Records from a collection
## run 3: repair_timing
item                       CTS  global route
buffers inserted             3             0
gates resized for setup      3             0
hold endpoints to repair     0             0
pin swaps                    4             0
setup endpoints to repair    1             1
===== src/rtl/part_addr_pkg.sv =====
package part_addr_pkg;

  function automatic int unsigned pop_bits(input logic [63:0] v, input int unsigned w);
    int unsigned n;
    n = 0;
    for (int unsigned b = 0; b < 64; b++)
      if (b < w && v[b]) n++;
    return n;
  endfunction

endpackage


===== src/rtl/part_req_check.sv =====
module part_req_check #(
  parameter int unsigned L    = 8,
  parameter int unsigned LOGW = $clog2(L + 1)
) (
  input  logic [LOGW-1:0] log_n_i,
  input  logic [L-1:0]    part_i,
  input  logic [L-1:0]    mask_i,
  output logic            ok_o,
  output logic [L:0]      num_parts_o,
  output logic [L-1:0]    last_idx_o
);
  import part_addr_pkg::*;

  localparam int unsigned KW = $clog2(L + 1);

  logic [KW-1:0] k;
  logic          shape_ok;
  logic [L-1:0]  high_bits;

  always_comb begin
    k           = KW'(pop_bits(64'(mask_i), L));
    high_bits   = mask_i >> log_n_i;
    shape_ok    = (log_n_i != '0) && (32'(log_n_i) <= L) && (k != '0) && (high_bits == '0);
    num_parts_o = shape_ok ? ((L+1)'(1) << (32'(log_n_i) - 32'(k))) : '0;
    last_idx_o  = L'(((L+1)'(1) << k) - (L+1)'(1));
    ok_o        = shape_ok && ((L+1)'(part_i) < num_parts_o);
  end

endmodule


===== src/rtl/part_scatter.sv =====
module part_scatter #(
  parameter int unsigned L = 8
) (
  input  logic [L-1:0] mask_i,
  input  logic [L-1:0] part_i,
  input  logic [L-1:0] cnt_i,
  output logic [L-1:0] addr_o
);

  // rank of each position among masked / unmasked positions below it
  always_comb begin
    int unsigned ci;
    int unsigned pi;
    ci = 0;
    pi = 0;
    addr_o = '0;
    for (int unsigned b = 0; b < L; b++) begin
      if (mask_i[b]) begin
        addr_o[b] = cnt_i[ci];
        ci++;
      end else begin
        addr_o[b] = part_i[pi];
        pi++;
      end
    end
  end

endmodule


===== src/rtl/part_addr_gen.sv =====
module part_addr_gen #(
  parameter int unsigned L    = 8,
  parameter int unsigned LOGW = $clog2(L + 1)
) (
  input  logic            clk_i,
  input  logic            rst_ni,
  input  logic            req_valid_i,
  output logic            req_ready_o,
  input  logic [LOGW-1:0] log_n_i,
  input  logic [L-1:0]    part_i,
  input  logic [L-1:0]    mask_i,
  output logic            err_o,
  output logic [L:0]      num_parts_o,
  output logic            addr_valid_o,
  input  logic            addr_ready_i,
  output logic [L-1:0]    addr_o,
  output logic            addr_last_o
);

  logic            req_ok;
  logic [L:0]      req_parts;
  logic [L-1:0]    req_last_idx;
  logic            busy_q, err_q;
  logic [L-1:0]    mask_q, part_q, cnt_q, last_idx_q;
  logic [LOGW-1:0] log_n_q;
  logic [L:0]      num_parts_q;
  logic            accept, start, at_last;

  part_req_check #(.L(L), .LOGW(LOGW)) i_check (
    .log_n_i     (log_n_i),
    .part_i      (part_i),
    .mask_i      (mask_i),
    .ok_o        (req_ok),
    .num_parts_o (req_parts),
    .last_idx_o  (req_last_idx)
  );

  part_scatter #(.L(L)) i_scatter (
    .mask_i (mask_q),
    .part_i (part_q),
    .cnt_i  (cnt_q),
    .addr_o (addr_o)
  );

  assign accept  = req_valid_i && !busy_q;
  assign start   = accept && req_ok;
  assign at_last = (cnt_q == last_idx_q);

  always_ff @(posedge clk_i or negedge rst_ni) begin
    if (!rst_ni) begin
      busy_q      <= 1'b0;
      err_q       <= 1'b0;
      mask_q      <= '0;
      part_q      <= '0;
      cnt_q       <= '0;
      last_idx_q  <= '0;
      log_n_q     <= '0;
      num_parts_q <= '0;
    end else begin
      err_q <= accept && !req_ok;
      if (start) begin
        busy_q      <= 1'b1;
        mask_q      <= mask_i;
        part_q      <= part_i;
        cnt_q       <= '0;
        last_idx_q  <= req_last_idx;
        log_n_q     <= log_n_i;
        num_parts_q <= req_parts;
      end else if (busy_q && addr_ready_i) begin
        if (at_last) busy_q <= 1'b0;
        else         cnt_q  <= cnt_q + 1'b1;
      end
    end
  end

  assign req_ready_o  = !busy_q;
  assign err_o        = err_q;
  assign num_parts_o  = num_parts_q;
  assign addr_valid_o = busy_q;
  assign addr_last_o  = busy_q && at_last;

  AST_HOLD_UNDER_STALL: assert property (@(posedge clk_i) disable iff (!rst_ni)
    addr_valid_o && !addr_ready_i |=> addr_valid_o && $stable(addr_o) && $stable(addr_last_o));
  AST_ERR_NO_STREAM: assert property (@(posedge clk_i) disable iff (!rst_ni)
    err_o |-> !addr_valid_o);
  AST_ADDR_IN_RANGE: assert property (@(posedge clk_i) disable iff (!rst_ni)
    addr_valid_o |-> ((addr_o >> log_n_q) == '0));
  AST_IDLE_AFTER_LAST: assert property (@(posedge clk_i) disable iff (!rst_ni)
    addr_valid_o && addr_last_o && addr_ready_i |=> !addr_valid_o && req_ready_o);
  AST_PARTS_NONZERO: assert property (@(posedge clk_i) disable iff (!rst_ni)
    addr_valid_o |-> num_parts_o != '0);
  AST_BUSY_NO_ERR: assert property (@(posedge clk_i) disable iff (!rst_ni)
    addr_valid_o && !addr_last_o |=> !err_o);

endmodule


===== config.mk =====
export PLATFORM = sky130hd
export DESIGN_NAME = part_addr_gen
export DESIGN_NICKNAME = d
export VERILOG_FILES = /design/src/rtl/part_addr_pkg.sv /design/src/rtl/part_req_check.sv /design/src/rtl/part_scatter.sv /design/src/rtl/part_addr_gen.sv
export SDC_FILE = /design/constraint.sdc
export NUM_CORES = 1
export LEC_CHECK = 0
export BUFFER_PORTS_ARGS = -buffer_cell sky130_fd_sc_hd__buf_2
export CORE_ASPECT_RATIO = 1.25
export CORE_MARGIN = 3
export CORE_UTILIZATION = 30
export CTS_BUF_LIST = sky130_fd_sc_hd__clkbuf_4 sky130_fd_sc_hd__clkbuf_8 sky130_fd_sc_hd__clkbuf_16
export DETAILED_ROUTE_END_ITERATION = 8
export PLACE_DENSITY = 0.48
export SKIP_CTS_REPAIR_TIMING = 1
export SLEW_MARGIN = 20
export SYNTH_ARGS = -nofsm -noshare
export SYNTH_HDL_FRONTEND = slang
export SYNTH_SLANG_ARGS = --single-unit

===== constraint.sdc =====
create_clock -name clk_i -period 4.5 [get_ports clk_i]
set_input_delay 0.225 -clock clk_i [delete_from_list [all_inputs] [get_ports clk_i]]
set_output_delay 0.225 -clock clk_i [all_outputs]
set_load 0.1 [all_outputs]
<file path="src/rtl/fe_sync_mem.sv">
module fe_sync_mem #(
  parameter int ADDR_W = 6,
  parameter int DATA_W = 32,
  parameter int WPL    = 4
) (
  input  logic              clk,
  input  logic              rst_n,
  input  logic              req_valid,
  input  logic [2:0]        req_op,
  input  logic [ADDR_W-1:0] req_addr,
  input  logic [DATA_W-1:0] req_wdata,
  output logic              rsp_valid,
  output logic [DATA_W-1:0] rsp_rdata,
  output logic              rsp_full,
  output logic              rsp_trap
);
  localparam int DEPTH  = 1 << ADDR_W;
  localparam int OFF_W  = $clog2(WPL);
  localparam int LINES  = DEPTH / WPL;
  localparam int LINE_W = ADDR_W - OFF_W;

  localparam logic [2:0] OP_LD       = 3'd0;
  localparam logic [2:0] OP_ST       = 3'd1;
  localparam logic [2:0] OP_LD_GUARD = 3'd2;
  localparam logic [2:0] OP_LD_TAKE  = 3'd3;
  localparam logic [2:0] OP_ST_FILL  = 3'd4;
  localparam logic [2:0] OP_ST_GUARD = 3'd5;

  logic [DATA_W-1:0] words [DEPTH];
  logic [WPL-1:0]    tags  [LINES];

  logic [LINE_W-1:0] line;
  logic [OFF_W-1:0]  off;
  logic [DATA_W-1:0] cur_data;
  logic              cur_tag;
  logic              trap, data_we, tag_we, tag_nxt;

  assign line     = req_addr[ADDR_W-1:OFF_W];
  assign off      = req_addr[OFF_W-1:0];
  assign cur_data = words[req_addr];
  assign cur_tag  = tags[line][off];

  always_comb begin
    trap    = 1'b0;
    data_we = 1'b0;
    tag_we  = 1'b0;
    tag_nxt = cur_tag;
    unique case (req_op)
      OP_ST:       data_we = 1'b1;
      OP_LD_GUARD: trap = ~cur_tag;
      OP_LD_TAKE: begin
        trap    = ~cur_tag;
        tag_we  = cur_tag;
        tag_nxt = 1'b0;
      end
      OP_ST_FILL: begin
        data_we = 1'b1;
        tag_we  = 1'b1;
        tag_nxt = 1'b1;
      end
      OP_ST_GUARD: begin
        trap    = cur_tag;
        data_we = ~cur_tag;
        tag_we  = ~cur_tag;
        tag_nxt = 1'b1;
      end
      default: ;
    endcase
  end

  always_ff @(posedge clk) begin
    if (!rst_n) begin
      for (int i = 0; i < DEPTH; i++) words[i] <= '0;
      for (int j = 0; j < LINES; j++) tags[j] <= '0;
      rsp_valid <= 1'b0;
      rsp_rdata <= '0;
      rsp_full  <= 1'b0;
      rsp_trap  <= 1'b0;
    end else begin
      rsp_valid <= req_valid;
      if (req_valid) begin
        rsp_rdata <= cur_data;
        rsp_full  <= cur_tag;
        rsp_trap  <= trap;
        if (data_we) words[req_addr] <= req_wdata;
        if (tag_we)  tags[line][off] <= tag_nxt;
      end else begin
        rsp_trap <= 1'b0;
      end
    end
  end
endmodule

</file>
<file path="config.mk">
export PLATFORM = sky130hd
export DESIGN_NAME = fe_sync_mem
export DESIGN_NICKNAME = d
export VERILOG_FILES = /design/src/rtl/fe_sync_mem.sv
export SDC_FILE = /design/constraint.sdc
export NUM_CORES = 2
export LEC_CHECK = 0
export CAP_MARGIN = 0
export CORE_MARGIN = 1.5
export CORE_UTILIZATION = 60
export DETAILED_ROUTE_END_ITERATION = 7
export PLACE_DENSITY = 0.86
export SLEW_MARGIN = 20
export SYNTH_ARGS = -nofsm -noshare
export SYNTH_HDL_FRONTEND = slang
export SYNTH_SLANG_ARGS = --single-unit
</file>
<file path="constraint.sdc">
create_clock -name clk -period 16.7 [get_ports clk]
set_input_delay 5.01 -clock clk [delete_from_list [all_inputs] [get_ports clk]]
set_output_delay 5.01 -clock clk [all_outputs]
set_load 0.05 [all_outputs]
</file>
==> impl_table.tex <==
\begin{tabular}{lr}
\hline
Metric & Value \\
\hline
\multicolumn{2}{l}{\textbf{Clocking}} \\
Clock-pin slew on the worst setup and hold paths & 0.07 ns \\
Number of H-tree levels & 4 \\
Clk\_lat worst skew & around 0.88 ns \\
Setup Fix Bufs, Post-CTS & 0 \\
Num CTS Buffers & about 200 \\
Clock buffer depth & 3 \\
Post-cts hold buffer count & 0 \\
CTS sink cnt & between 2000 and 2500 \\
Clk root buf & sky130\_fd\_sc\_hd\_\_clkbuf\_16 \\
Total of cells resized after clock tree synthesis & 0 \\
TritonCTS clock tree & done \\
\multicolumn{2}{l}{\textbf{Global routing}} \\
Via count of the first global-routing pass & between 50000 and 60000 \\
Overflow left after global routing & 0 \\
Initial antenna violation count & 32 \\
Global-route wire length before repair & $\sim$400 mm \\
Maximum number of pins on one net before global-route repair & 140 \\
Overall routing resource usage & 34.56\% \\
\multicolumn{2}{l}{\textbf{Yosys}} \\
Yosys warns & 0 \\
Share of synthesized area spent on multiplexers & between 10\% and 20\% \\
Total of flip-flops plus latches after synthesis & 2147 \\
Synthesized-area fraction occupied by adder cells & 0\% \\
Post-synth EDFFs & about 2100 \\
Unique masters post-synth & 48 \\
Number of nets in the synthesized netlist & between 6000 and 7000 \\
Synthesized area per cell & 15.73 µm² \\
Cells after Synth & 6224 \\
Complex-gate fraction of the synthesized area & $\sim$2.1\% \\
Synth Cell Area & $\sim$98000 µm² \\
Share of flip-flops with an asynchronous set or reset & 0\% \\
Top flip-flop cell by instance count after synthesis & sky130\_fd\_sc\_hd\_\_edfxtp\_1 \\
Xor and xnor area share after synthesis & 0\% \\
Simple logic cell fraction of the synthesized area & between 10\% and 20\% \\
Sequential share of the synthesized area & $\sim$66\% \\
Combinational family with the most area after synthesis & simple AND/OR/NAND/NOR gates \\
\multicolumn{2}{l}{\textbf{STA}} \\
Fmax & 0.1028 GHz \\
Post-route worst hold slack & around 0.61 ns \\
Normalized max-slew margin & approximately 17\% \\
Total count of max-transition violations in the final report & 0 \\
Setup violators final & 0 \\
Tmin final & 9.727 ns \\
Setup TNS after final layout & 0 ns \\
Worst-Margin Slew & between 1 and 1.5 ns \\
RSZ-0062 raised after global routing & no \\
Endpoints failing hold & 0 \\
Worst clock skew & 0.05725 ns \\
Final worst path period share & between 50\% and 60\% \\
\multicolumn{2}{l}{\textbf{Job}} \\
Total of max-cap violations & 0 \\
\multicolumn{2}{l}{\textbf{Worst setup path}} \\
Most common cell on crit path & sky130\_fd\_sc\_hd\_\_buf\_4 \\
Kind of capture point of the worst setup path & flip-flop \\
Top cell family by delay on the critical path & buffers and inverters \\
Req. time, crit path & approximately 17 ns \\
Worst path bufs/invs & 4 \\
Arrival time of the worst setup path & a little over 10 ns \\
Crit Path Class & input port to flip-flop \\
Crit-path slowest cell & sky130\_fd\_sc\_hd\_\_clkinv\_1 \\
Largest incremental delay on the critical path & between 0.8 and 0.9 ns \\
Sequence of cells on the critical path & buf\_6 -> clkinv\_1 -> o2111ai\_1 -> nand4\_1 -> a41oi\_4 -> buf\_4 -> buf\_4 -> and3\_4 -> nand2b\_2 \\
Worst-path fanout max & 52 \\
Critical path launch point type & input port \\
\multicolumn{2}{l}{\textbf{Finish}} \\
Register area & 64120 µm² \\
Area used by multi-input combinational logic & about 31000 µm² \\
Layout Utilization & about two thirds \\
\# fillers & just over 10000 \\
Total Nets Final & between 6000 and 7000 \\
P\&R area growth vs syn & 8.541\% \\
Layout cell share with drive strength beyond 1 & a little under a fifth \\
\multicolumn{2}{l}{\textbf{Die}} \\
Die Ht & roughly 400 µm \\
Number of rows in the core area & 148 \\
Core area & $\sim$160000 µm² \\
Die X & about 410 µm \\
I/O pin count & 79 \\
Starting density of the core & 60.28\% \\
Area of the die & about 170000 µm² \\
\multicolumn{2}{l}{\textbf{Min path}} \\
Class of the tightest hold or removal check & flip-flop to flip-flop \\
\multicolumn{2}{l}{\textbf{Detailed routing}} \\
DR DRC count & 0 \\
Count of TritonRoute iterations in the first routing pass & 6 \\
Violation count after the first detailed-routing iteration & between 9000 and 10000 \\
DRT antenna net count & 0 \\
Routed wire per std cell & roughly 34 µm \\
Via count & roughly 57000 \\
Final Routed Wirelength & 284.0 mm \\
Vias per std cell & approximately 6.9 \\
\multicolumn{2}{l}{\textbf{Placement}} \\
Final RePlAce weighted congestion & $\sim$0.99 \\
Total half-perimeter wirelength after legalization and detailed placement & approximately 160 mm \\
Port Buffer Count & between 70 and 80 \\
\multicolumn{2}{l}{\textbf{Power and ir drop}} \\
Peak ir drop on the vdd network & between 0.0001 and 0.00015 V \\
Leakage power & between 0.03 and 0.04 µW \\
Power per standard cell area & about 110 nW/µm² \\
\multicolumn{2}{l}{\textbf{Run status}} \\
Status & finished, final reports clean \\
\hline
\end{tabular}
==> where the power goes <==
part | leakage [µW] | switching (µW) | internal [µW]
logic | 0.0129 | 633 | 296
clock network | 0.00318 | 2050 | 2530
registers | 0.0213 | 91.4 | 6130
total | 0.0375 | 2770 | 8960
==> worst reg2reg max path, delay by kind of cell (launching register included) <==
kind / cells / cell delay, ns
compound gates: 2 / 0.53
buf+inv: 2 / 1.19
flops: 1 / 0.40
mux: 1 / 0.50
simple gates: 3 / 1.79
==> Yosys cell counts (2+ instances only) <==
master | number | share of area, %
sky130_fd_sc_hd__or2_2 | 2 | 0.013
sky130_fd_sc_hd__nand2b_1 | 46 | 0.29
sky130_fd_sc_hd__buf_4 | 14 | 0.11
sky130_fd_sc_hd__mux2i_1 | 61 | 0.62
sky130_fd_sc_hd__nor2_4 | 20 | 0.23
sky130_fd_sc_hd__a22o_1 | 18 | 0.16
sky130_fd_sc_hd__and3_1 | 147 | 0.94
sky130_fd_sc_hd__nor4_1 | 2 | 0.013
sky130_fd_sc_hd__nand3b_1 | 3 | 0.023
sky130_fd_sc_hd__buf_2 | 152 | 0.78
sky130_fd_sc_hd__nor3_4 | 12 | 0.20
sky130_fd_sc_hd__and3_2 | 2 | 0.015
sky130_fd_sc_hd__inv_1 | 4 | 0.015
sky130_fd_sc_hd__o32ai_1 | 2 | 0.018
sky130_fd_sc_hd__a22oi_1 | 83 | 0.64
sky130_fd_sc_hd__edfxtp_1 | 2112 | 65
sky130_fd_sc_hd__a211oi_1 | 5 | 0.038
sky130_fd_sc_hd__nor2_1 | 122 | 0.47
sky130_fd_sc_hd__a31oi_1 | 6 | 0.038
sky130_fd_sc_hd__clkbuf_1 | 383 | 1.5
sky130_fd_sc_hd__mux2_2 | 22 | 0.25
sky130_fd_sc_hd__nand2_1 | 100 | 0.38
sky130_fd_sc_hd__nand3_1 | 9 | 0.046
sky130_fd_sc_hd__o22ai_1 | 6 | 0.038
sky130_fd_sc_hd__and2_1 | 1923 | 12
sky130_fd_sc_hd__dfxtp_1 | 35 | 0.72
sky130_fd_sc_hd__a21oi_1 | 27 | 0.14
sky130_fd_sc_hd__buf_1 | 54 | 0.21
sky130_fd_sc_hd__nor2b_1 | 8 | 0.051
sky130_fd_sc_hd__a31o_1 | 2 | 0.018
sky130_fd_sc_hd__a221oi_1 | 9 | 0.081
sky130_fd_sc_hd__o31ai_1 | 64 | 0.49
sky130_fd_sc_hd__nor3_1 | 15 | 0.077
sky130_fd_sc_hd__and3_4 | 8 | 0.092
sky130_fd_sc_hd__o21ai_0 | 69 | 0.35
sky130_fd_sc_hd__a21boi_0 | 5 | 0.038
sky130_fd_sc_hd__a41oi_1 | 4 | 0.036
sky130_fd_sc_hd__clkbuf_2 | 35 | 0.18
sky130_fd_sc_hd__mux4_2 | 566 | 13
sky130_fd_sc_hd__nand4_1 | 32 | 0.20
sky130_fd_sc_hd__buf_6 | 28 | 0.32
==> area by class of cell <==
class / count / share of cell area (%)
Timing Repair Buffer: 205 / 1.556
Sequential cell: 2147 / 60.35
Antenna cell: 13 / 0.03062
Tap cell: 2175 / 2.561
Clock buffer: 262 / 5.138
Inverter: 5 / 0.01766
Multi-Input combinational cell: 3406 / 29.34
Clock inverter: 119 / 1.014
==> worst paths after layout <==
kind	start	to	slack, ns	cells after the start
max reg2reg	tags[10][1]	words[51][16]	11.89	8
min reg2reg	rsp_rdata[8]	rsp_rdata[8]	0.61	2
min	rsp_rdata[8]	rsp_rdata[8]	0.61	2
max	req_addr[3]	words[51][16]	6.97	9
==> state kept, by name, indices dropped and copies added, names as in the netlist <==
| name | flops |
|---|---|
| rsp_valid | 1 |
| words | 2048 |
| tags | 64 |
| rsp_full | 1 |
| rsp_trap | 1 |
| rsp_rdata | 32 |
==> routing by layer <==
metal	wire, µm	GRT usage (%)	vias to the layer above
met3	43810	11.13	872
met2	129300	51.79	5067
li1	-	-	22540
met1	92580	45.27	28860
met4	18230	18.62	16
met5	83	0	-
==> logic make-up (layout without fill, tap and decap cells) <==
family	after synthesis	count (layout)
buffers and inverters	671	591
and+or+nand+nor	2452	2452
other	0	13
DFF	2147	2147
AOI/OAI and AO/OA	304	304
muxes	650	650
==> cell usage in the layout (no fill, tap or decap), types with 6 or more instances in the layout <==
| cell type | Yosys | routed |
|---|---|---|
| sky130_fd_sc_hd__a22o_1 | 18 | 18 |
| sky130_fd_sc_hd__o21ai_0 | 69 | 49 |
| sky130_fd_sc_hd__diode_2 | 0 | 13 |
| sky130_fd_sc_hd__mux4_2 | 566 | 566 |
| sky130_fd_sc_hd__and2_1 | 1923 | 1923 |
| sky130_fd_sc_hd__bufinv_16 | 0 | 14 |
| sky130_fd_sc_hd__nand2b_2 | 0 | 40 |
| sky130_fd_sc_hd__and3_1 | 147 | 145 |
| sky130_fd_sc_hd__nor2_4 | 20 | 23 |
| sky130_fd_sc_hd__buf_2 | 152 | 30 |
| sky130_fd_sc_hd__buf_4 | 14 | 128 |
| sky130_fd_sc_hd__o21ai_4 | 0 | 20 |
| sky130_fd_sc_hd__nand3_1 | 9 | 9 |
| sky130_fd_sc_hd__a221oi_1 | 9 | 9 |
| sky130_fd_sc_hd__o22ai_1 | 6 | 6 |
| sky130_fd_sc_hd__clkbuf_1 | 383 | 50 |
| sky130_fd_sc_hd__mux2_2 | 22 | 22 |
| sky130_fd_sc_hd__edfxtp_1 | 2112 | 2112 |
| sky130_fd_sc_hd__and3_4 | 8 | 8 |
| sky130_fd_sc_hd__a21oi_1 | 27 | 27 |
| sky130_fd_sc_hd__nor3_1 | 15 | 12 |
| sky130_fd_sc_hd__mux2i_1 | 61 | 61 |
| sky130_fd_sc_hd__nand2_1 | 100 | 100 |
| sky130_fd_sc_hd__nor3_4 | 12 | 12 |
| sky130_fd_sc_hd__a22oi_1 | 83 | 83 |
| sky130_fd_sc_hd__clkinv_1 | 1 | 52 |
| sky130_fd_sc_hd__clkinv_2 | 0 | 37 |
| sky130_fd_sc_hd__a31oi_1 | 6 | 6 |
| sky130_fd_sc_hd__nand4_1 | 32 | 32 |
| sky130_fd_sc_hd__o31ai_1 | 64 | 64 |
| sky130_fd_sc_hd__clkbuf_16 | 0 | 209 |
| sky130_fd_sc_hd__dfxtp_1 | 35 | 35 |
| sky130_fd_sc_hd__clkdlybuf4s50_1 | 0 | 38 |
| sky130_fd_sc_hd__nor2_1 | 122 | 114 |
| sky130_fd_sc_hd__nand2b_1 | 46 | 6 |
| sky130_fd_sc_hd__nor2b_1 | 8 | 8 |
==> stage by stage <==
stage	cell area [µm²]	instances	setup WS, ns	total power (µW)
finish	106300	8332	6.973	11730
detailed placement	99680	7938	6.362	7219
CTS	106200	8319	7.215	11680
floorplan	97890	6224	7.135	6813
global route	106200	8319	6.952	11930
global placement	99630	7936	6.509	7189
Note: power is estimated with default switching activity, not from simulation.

__DIRECTIONS__: What is needed is every line of the records that contains the word "localparam".

__PROBLEM SOLUTION__:
  localparam int unsigned KW = $clog2(L + 1);
  localparam int DEPTH  = 1 << ADDR_W;
  localparam int OFF_W  = $clog2(WPL);
  localparam int LINES  = DEPTH / WPL;
  localparam int LINE_W = ADDR_W - OFF_W;
  localparam logic [2:0] OP_LD       = 3'd0;
  localparam logic [2:0] OP_ST       = 3'd1;
  localparam logic [2:0] OP_LD_GUARD = 3'd2;
  localparam logic [2:0] OP_LD_TAKE  = 3'd3;
  localparam logic [2:0] OP_ST_FILL  = 3'd4;
  localparam logic [2:0] OP_ST_GUARD = 3'd5;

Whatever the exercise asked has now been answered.